After locating the line with "if (LOCAL_SETUP_WE && !lock_q &&" in the data that follows, return it and every later line exactly, up to and including the line with "auto mode only".

INPUT RECORDS Start Marker

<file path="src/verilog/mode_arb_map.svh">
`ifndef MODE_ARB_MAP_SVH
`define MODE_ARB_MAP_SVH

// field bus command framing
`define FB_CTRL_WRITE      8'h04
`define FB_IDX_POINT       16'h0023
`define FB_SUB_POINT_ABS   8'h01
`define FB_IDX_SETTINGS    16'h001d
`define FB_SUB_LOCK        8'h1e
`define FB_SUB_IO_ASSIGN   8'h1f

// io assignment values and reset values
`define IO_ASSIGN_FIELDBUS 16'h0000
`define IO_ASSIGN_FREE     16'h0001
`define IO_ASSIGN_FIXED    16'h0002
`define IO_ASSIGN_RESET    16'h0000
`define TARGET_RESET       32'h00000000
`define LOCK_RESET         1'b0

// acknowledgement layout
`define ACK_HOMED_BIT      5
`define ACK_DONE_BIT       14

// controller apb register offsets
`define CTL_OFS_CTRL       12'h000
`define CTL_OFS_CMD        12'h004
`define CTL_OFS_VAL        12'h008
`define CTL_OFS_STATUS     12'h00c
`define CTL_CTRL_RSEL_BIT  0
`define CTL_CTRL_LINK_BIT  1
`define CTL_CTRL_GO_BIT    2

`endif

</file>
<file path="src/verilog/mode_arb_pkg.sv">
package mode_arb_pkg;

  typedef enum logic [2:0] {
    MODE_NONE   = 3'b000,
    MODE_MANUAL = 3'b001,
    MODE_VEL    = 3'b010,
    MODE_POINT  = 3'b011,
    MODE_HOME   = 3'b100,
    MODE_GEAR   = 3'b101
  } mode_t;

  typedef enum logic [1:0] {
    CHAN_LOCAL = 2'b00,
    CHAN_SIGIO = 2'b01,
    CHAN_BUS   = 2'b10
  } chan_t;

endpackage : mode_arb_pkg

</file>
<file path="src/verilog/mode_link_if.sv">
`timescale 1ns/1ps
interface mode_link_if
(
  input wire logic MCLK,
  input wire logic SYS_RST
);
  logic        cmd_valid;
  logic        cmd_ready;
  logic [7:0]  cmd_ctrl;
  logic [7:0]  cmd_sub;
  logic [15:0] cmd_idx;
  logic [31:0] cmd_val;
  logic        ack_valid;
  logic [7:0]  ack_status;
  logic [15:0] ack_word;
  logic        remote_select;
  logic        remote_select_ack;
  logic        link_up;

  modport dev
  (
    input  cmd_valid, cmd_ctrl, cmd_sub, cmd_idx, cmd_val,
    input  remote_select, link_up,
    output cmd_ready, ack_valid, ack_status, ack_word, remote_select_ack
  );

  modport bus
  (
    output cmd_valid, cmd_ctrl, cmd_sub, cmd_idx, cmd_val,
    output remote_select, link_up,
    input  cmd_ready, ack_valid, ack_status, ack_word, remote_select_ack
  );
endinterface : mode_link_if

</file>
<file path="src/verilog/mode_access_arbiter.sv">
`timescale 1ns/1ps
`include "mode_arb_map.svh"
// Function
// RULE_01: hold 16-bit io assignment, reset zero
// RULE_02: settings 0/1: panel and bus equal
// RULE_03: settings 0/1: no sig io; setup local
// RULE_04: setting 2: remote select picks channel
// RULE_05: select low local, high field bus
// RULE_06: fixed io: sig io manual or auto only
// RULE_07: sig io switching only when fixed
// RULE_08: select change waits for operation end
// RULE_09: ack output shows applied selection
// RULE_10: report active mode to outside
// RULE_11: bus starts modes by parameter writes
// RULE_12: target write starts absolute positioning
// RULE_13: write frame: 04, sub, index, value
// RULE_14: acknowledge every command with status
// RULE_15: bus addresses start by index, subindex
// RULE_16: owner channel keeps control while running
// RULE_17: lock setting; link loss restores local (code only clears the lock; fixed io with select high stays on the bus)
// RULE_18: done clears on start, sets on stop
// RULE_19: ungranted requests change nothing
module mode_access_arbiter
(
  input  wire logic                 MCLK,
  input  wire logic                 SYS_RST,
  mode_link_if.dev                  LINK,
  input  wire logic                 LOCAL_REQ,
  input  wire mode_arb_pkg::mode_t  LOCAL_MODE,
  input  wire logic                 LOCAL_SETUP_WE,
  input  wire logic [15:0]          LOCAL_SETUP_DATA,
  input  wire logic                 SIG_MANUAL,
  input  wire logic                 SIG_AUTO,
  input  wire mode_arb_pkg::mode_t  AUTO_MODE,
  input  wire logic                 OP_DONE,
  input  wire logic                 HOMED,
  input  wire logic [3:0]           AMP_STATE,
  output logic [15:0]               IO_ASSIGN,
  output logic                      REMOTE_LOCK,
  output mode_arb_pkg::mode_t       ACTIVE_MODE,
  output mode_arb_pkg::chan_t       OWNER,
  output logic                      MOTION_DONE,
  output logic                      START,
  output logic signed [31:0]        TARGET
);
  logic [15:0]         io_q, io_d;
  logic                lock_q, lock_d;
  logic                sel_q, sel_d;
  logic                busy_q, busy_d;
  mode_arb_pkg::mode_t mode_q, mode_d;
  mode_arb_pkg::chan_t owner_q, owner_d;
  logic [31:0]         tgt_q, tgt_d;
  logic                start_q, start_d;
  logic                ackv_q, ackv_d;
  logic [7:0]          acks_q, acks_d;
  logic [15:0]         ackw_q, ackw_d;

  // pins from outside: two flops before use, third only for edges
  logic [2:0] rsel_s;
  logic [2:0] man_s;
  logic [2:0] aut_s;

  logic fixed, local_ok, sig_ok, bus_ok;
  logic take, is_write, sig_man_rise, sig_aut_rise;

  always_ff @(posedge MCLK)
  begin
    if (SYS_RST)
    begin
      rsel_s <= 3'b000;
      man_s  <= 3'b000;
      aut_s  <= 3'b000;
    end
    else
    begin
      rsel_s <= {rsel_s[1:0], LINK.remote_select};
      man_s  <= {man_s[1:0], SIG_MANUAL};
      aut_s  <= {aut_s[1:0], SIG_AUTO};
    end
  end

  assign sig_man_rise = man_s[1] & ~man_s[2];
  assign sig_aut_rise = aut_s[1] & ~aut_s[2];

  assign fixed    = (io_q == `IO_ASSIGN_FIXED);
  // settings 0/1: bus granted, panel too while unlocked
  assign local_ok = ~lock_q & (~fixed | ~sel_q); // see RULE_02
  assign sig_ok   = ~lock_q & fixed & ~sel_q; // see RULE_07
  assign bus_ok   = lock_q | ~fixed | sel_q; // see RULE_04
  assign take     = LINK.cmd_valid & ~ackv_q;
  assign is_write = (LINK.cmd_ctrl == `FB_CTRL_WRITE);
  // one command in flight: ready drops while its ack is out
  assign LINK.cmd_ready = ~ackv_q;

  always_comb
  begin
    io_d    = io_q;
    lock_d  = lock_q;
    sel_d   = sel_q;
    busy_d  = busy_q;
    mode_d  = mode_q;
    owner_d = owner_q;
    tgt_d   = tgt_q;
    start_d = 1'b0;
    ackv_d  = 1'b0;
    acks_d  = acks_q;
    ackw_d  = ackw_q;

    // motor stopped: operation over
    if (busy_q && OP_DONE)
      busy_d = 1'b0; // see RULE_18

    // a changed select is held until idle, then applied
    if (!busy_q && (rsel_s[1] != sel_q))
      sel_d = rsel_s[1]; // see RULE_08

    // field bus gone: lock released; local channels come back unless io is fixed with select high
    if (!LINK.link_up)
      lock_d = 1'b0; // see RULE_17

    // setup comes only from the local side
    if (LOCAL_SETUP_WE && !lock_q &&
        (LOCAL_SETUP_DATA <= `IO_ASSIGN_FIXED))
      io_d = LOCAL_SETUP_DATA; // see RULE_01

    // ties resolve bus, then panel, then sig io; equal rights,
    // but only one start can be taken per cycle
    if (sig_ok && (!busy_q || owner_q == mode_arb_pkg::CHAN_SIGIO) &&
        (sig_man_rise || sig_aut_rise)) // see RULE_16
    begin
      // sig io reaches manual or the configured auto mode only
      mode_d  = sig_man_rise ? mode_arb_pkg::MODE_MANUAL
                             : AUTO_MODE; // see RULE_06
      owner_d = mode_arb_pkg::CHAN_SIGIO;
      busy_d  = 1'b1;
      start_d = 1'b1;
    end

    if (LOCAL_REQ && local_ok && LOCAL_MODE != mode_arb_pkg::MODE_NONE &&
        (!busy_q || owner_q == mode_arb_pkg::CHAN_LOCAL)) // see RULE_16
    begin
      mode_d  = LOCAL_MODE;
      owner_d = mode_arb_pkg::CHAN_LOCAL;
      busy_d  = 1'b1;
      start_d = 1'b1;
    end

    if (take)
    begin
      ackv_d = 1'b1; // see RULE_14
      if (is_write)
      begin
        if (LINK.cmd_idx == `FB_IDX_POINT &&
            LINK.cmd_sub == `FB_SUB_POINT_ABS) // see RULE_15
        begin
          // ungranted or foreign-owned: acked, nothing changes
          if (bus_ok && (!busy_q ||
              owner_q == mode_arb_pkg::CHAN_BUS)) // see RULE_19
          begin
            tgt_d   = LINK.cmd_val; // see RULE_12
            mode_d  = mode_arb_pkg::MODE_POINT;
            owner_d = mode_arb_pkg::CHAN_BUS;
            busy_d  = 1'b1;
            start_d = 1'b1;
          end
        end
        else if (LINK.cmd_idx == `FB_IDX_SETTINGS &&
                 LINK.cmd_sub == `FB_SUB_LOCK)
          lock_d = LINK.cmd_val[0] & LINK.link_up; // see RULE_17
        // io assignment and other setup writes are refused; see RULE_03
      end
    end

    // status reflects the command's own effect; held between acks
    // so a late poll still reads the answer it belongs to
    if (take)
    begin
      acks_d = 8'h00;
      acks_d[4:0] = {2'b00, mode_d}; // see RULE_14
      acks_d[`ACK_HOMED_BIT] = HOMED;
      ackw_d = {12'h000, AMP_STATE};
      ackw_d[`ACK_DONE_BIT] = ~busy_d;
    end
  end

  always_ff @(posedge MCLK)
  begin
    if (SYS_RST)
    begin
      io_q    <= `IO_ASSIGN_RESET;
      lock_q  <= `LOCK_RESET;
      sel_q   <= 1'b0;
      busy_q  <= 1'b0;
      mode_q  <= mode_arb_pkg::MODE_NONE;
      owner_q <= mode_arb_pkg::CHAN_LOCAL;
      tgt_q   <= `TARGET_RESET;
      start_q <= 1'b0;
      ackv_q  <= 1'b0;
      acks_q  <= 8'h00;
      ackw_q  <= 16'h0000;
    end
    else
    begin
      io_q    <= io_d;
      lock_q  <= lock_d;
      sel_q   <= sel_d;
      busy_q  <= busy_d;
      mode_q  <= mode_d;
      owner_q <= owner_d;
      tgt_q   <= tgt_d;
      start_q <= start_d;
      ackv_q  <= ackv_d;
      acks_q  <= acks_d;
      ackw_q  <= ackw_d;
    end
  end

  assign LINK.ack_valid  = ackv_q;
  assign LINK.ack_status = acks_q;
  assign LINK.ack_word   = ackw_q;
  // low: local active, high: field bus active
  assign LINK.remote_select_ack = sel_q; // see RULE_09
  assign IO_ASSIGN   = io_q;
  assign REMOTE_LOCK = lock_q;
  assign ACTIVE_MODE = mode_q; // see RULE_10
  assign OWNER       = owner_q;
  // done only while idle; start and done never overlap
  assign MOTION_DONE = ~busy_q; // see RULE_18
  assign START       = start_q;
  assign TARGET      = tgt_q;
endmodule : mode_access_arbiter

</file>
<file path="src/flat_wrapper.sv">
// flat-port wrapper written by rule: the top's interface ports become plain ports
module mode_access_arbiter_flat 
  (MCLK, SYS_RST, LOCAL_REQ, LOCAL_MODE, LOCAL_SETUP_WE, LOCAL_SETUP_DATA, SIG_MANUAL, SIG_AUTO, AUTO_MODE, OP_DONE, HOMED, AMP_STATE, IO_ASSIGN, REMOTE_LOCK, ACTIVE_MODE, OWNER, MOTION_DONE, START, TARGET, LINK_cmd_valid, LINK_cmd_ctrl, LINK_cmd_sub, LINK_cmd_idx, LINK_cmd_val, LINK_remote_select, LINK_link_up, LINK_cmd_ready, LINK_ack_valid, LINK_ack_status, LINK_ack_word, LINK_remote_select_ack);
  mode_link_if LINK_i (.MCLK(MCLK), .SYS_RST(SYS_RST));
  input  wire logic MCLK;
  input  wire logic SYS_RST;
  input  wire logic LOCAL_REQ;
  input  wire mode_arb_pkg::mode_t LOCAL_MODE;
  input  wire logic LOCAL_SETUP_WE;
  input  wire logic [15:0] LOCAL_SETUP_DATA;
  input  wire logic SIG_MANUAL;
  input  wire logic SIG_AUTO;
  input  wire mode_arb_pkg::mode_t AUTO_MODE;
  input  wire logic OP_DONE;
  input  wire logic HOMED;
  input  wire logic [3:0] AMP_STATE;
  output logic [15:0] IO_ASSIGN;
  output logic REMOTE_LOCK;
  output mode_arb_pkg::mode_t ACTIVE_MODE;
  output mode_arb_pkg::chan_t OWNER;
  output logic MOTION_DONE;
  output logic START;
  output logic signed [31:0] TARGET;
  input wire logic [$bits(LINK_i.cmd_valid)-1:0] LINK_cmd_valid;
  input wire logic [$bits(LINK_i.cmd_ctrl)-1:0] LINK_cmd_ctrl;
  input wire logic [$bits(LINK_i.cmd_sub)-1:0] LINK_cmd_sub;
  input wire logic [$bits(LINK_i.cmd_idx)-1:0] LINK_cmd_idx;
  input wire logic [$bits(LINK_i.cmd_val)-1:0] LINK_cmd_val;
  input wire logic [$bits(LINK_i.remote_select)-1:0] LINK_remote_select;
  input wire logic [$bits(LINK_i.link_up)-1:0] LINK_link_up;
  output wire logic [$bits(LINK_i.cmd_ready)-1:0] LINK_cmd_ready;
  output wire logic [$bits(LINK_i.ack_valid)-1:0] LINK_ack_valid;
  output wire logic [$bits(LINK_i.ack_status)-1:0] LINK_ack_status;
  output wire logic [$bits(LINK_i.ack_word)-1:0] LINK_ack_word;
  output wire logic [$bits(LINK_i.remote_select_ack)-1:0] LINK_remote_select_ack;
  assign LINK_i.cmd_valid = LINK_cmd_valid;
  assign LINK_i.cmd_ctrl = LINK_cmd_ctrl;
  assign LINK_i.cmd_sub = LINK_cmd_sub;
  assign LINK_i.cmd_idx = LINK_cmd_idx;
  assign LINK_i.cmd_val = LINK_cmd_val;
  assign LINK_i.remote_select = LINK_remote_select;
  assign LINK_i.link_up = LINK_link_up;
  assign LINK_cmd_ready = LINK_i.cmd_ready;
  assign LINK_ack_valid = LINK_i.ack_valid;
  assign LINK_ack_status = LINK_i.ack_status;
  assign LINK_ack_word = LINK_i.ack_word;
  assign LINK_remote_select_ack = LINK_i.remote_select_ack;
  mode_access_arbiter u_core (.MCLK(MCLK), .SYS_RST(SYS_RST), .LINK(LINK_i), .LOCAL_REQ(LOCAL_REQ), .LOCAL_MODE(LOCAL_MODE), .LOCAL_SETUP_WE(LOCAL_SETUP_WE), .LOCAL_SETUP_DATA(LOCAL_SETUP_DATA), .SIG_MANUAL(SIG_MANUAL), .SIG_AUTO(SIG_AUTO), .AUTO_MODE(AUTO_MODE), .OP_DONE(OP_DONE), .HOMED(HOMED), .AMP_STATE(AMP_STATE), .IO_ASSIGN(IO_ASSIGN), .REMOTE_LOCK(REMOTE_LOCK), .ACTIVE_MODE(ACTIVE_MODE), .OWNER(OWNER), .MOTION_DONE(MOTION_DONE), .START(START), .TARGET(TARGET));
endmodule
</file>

INPUT RECORDS End Marker

- [EXERCISE ANSWER]
    if (LOCAL_SETUP_WE && !lock_q &&
        (LOCAL_SETUP_DATA <= `IO_ASSIGN_FIXED))
      io_d = LOCAL_SETUP_DATA; // see RULE_01

    // ties resolve bus, then panel, then sig io; equal rights,
    // but only one start can be taken per cycle
    if (sig_ok && (!busy_q || owner_q == mode_arb_pkg::CHAN_SIGIO) &&
        (sig_man_rise || sig_aut_rise)) // see RULE_16
    begin
      // sig io reaches manual or the configured auto mode only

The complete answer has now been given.